The Benefits of It Outsourcing
If you have a limited budget or staff, or if your dedicated team is too busy with other projects to take on an IT project, outsourcing can be a good solution. These are the benefits of outsourcing IT tasks.
Save time (and money)
Outsourcing allows companies to access highly skilled professionals, such as developers or programmers, without having to pay high wages or benefits as a direct employer. This cost savings can often be as much as 50% or more compared to in-house staffing costs.
Access to talent
A company with limited resources may not have the right skills it requires for its next big project. An outsourced team brings together talented individuals from different industries who can work seamlessly as a team – and deliver a better result than if the same individuals worked independently at different companies.
A good IT outsourcing expert offers flexibility in terms of cost, timeline, and quality requirements. This, in turn, allows companies that need more control over their budgets and project outcomes to have more freedom in selecting vendors.
In addition, when you work with an external provider, you remain flexible because you can add or cancel different processes, online applications, and hardware and software as you see fit. The service levels are entirely your responsibility, and you can determine which resources you use from your provider.
The Disadvantages of It Outsourcing
IT outsourcing contracts can be a good strategy for companies that don’t have the resources to invest in their own IT department or a dedicated development center. However, there are also some outsourcing risks to take into consideration.
Possible loss of control
With an asset transfer to an external service provider, you don’t have full control over your data and IT operations. Your outsourcing partner may need to access some or even all of your files and records used for your business processes.
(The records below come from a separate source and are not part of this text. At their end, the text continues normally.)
$ cat config.mk
export PLATFORM = sky130hd
export DESIGN_NAME = intersection_phase_scheduler
export DESIGN_NICKNAME = d
export VERILOG_FILES = /design/src/rtl/intersection_phase_scheduler.sv
export SDC_FILE = /design/constraint.sdc
export NUM_CORES = 1
export LEC_CHECK = 0
export ABC_CLOCK_PERIOD_IN_PS = 6800
export CORE_AREA = 2 2 57 70
export CTS_CLUSTER_SIZE = 10
export DETAILED_ROUTE_END_ITERATION = 16
export DIE_AREA = 0 0 59 72
export PLACE_DENSITY = 0.73
export SYNTH_ARGS = -nofsm -noshare
export SYNTH_HDL_FRONTEND = slang
export SYNTH_SLANG_ARGS = --single-unit
$ cat constraint.sdc
create_clock -name clk -period 6.8 [get_ports clk]
set_clock_uncertainty 0.2 [all_clocks]
set_input_delay 2.04 -clock clk [delete_from_list [all_inputs] [get_ports clk]]
set_output_delay 2.04 -clock clk [all_outputs]
set_load 0.01 [all_outputs]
This can lead to complications if there’s a problem with the system or if you need to make changes to it – not to mention the potential security risk (e.g. data protection) if you don’t have an appropriate managed services agreement in place before you start working together.
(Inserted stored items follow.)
[src/rtl/result_disp.sv]
// Signed calculator result to four-digit multiplexed 7-segment display.
// A conversion FSM (abs value + double-dabble) updates the digit registers
// atomically, while a free-running scan drives the digits one at a time.
module result_disp #(
  parameter int unsigned REFRESH_DIV = 50000
) (
  input  logic        clk,
  input  logic        rst,
  input  logic [10:0] data_in,
  input  logic        err,
  output logic [6:0]  seg,
  output logic [3:0]  an,
  output logic        busy
);

  localparam int unsigned CNT_W   = (REFRESH_DIV > 2) ? $clog2(REFRESH_DIV) : 1;
  localparam int unsigned SHIFT_N = 11;

  localparam logic [1:0] S_IDLE  = 2'd0;
  localparam logic [1:0] S_ABS   = 2'd1;
  localparam logic [1:0] S_SHIFT = 2'd2;
  localparam logic [1:0] S_LATCH = 2'd3;

  localparam logic [6:0] G_BLANK = 7'b1111111;
  localparam logic [6:0] G_MINUS = 7'b0111111;
  localparam logic [6:0] G_E     = 7'b0000110;
  localparam logic [6:0] G_R     = 7'b0101111;
  localparam logic [6:0] G_ZERO  = 7'b1000000;

  function automatic logic [6:0] glyph(input logic [3:0] d);
    case (d)
      4'd0:    glyph = 7'b1000000;
      4'd1:    glyph = 7'b1111001;
      4'd2:    glyph = 7'b0100100;
      4'd3:    glyph = 7'b0110000;
      4'd4:    glyph = 7'b0011001;
      4'd5:    glyph = 7'b0010010;
      4'd6:    glyph = 7'b0000010;
      4'd7:    glyph = 7'b1111000;
      4'd8:    glyph = 7'b0000000;
      4'd9:    glyph = 7'b0010000;
      default: glyph = G_BLANK;
    endcase
  endfunction

  logic [1:0]       state_q, state_d;
  logic [11:0]      shadow_q, shadow_d;
  logic             sign_q, sign_d;
  logic [11:0]      mag_q, mag_d;
  logic [15:0]      bcd_q, bcd_d;
  logic [3:0]       cnt_q, cnt_d;
  logic [CNT_W-1:0] refresh_q, refresh_d;
  logic [1:0]       idx_q, idx_d;
  logic [6:0]       dig_q [4];
  logic [6:0]       dig_d [4];
  logic [6:0]       seg_q, seg_d;
  logic [3:0]       an_q, an_d;
  logic             busy_q, busy_d;

  logic [15:0]      bcd_adj;
  logic [11:0]      sext;

  // Next-state logic for conversion FSM, scan counter and registered outputs.
  always_comb begin
    state_d   = state_q;
    shadow_d  = shadow_q;
    sign_d    = sign_q;
    mag_d     = mag_q;
    bcd_d     = bcd_q;
    cnt_d     = cnt_q;
    refresh_d = refresh_q;
    idx_d     = idx_q;
    for (int i = 0; i < 4; i++) dig_d[i] = dig_q[i];
    bcd_adj   = bcd_q;
    sext      = {shadow_q[10], shadow_q[10:0]};

    for (int i = 0; i < 4; i++) begin
      if (bcd_q[i*4 +: 4] >= 4'd5) bcd_adj[i*4 +: 4] = bcd_q[i*4 +: 4] + 4'd3;
    end

    case (state_q)
      S_IDLE: begin
        if ({err, data_in} != shadow_q) begin
          shadow_d = {err, data_in};
          state_d  = S_ABS;
        end
      end
      S_ABS: begin
        sign_d  = shadow_q[10];
        mag_d   = shadow_q[10] ? 12'(~sext + 12'd1) : sext;
        bcd_d   = '0;
        cnt_d   = '0;
        state_d = S_SHIFT;
      end
      S_SHIFT: begin
        // Magnitude never exceeds 1024, so bit 10 is the top bit fed in.
        bcd_d = {bcd_adj[14:0], mag_q[10]};
        mag_d = {mag_q[10:0], 1'b0};
        cnt_d = cnt_q + 4'd1;
        if (cnt_q == 4'(SHIFT_N - 1)) state_d = S_LATCH;
      end
      default: begin
        if (shadow_q[11] || (bcd_q[15:12] != 4'd0)) begin
          dig_d[3] = G_BLANK;
          dig_d[2] = G_E;
          dig_d[1] = G_R;
          dig_d[0] = G_R;
        end else begin
          dig_d[3] = sign_q ? G_MINUS : G_BLANK;
          dig_d[2] = (bcd_q[11:8] == 4'd0) ? G_BLANK : glyph(bcd_q[11:8]);
          dig_d[1] = (bcd_q[11:4] == 8'd0) ? G_BLANK : glyph(bcd_q[7:4]);
          dig_d[0] = glyph(bcd_q[3:0]);
        end
        state_d = S_IDLE;
      end
    endcase

    if (refresh_q == CNT_W'(REFRESH_DIV - 1)) begin
      refresh_d = '0;
      idx_d     = idx_q + 2'd1;
    end else begin
      refresh_d = refresh_q + CNT_W'(1);
    end

    seg_d  = dig_d[idx_d];
    an_d   = ~(4'b0001 << idx_d);
    busy_d = (state_d != S_IDLE);
  end

  // State and output registers; reset aborts any conversion and shows "   0".
  always_ff @(posedge clk or posedge rst) begin
    if (rst) begin
      state_q   <= S_IDLE;
      shadow_q  <= '0;
      sign_q    <= 1'b0;
      mag_q     <= '0;
      bcd_q     <= '0;
      cnt_q     <= '0;
      refresh_q <= '0;
      idx_q     <= '0;
      dig_q[3]  <= G_BLANK;
      dig_q[2]  <= G_BLANK;
      dig_q[1]  <= G_BLANK;
      dig_q[0]  <= G_ZERO;
      seg_q     <= G_ZERO;
      an_q      <= 4'b1110;
      busy_q    <= 1'b0;
    end else begin
      state_q   <= state_d;
      shadow_q  <= shadow_d;
      sign_q    <= sign_d;
      mag_q     <= mag_d;
      bcd_q     <= bcd_d;
      cnt_q     <= cnt_d;
      refresh_q <= refresh_d;
      idx_q     <= idx_d;
      for (int i = 0; i < 4; i++) dig_q[i] <= dig_d[i];
      seg_q     <= seg_d;
      an_q      <= an_d;
      busy_q    <= busy_d;
    end
  end

  assign seg  = seg_q;
  assign an   = an_q;
  assign busy = busy_q;

endmodule
### src/rtl/issue_ordered_resource_pool.sv
// issue_ordered_resource_pool
// Shares NUM_UNITS identical resources among NUM_PORTS requesters using per-unit locks.
// Free units go to the oldest pending issue IDs first. Age is compared modulo
// 2^ID_WIDTH, and ties go to the lower port index. Several grants can be made in one
// cycle. A rollback flush frees every owner that is younger than the boundary ID.
//
// Ports:
//   clk, rst_n        clock, asynchronous active-low reset
//   port_req          per-port level request; held high to keep the unit
//   port_issue_id     per-port issue ID, stable while port_req is high
//   port_release      per-port single-cycle release pulse
//   flush_valid       rollback pulse
//   flush_issue_id    flush boundary ID; strictly younger owners/requesters are killed
//   port_grant        per-port "owns a unit" (registered)
//   port_unit         per-port index of the owned unit (registered, 0 when not granted)
//   busy_count        number of locked units (registered)
//   lock_error        sticky flag: release seen from a port without a grant
module issue_ordered_resource_pool #(
    parameter int unsigned NUM_PORTS = 2,
    parameter int unsigned NUM_UNITS = 4,
    parameter int unsigned ID_WIDTH  = 16,
    localparam int unsigned UIDX_W   = (NUM_UNITS > 1) ? $clog2(NUM_UNITS) : 1,
    localparam int unsigned CNT_W    = $clog2(NUM_UNITS + 1)
) (
    input  logic                                  clk,
    input  logic                                  rst_n,
    input  logic [NUM_PORTS-1:0]                  port_req,
    input  logic [NUM_PORTS-1:0][ID_WIDTH-1:0]    port_issue_id,
    input  logic [NUM_PORTS-1:0]                  port_release,
    input  logic                                  flush_valid,
    input  logic [ID_WIDTH-1:0]                   flush_issue_id,
    output logic [NUM_PORTS-1:0]                  port_grant,
    output logic [NUM_PORTS-1:0][UIDX_W-1:0]      port_unit,
    output logic [CNT_W-1:0]                      busy_count,
    output logic                                  lock_error
);

    localparam int unsigned OIDX_W = (NUM_PORTS > 1) ? $clog2(NUM_PORTS) : 1;

    // A is older than B when (A - B) mod 2^ID_WIDTH has its MSB set.
    function automatic logic is_older(input logic [ID_WIDTH-1:0] a,
                                      input logic [ID_WIDTH-1:0] b);
        logic [ID_WIDTH-1:0] diff;
        diff = a - b;
        return diff[ID_WIDTH-1];
    endfunction

    logic [NUM_UNITS-1:0]                  unit_locked_q, unit_locked_d;
    logic [NUM_UNITS-1:0][OIDX_W-1:0]      unit_owner_q, unit_owner_d;
    logic [NUM_UNITS-1:0][ID_WIDTH-1:0]    unit_id_q, unit_id_d;
    logic [NUM_PORTS-1:0]                  port_grant_q, port_grant_d;
    logic [NUM_PORTS-1:0][UIDX_W-1:0]      port_unit_q, port_unit_d;
    logic [CNT_W-1:0]                      busy_count_q, busy_count_d;
    logic                                  lock_error_q, lock_error_d;

    logic [NUM_PORTS-1:0]                  port_free;
    logic [NUM_PORTS-1:0]                  cand;
    logic [NUM_PORTS-1:0]                  alloc_port;
    logic [NUM_PORTS-1:0][UIDX_W-1:0]      alloc_unit;
    logic [NUM_UNITS-1:0]                  unit_free;
    logic [NUM_UNITS-1:0]                  unit_alloc;
    logic [NUM_UNITS-1:0]                  avail;
    logic [NUM_PORTS-1:0]                  remaining;
    logic                                  found;
    logic [OIDX_W-1:0]                     best;
    logic                                  ufound;
    logic [UIDX_W-1:0]                     uidx;

    // Ports that give up their unit at this edge.
    always_comb begin
        port_free = '0;
        cand      = '0;
        for (int p = 0; p < NUM_PORTS; p++) begin
            port_free[p] = port_grant_q[p] &&
                (port_release[p] || !port_req[p] ||
                 (flush_valid && is_older(flush_issue_id, unit_id_q[port_unit_q[p]])));
            cand[p] = port_req[p] && !port_grant_q[p] && !port_release[p] &&
                      !(flush_valid && is_older(flush_issue_id, port_issue_id[p]));
        end
        unit_free = '0;
        for (int u = 0; u < NUM_UNITS; u++) begin
            unit_free[u] = unit_locked_q[u] && port_free[unit_owner_q[u]];
        end
    end

    // Allocation: on each pass, pick the oldest remaining candidate and give it the
    // lowest free unit. Only units that were free before this edge count (no bypass).
    always_comb begin
        avail        = ~unit_locked_q;
        remaining    = cand;
        alloc_port   = '0;
        alloc_unit   = '0;
        unit_alloc   = '0;
        unit_owner_d = unit_owner_q;
        unit_id_d    = unit_id_q;
        found        = 1'b0;
        best         = '0;
        ufound       = 1'b0;
        uidx         = '0;
        for (int k = 0; k < NUM_PORTS; k++) begin
            found = 1'b0;
            best  = '0;
            // Scanning in ascending index order leaves ties with the lower port index.
            for (int p = 0; p < NUM_PORTS; p++) begin
                if (remaining[p]) begin
                    if (!found ||
                        (is_older(port_issue_id[p], port_issue_id[best]) &&
                         !is_older(port_issue_id[best], port_issue_id[p]))) begin
                        found = 1'b1;
                        best  = OIDX_W'(p);
                    end
                end
            end
            ufound = 1'b0;
            uidx   = '0;
            for (int u = NUM_UNITS - 1; u >= 0; u--) begin
                if (avail[u]) begin
                    ufound = 1'b1;
                    uidx   = UIDX_W'(u);
                end
            end
            if (found && ufound) begin
                alloc_port[best]   = 1'b1;
                alloc_unit[best]   = uidx;
                remaining[best]    = 1'b0;
                avail[uidx]        = 1'b0;
                unit_alloc[uidx]   = 1'b1;
                unit_owner_d[uidx] = best;
                unit_id_d[uidx]    = port_issue_id[best];
            end
        end
    end

    always_comb begin
        unit_locked_d = (unit_locked_q & ~unit_free) | unit_alloc;
        port_grant_d  = (port_grant_q & ~port_free) | alloc_port;
        for (int p = 0; p < NUM_PORTS; p++) begin
            if (alloc_port[p]) begin
                port_unit_d[p] = alloc_unit[p];
            end else if (port_free[p]) begin
                port_unit_d[p] = '0;
            end else begin
                port_unit_d[p] = port_unit_q[p];
            end
        end
        busy_count_d = '0;
        for (int u = 0; u < NUM_UNITS; u++) begin
            busy_count_d = busy_count_d + CNT_W'(unit_locked_d[u]);
        end
        lock_error_d = lock_error_q | (|(port_release & ~port_grant_q));
    end

    always_ff @(posedge clk or negedge rst_n) begin
        if (!rst_n) begin
            unit_locked_q <= '0;
            unit_owner_q  <= '0;
            unit_id_q     <= '0;
            port_grant_q  <= '0;
            port_unit_q   <= '0;
            busy_count_q  <= '0;
            lock_error_q  <= 1'b0;
        end else begin
            unit_locked_q <= unit_locked_d;
            unit_owner_q  <= unit_owner_d;
            unit_id_q     <= unit_id_d;
            port_grant_q  <= port_grant_d;
            port_unit_q   <= port_unit_d;
            busy_count_q  <= busy_count_d;
            lock_error_q  <= lock_error_d;
        end
    end

    assign port_grant = port_grant_q;
    assign port_unit  = port_unit_q;
    assign busy_count = busy_count_q;
    assign lock_error = lock_error_q;

endmodule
Lack of internal expertise
If you outsource your entire infrastructure to an external provider, then you run the risk of your own in house staff having no understanding of the steps involved in the outsourcing company’s service.
Thus, your team is completely dependent on the outsourcing provider’s work. This can become an issue at the latest if you ever need support outside business hours or if you cannot be helped directly with a question.
Lack of transparency
When service providers take on the responsibility of managing your data center operations or providing other services, they have access to sensitive data about your business operations – but you don’t necessarily know what security measures the outside company has implemented.
Of course, you can ask the outsourcing provider about these issues appropriately before you start working with them and have them present you with a strategy for handling sensitive data, but internal operations will still likely remain inaccessible to you as the client.
Conclusion: Outsourcing Can Pay Off
In summary, IT outsourcing is a great way to save money, gain flexibility and move projects forward. It also allows companies to focus on their core competencies while providing high-quality IT services.
However, when doing so, you should take certain safeguards to protect yourself when working with an external provider and not become completely dependent.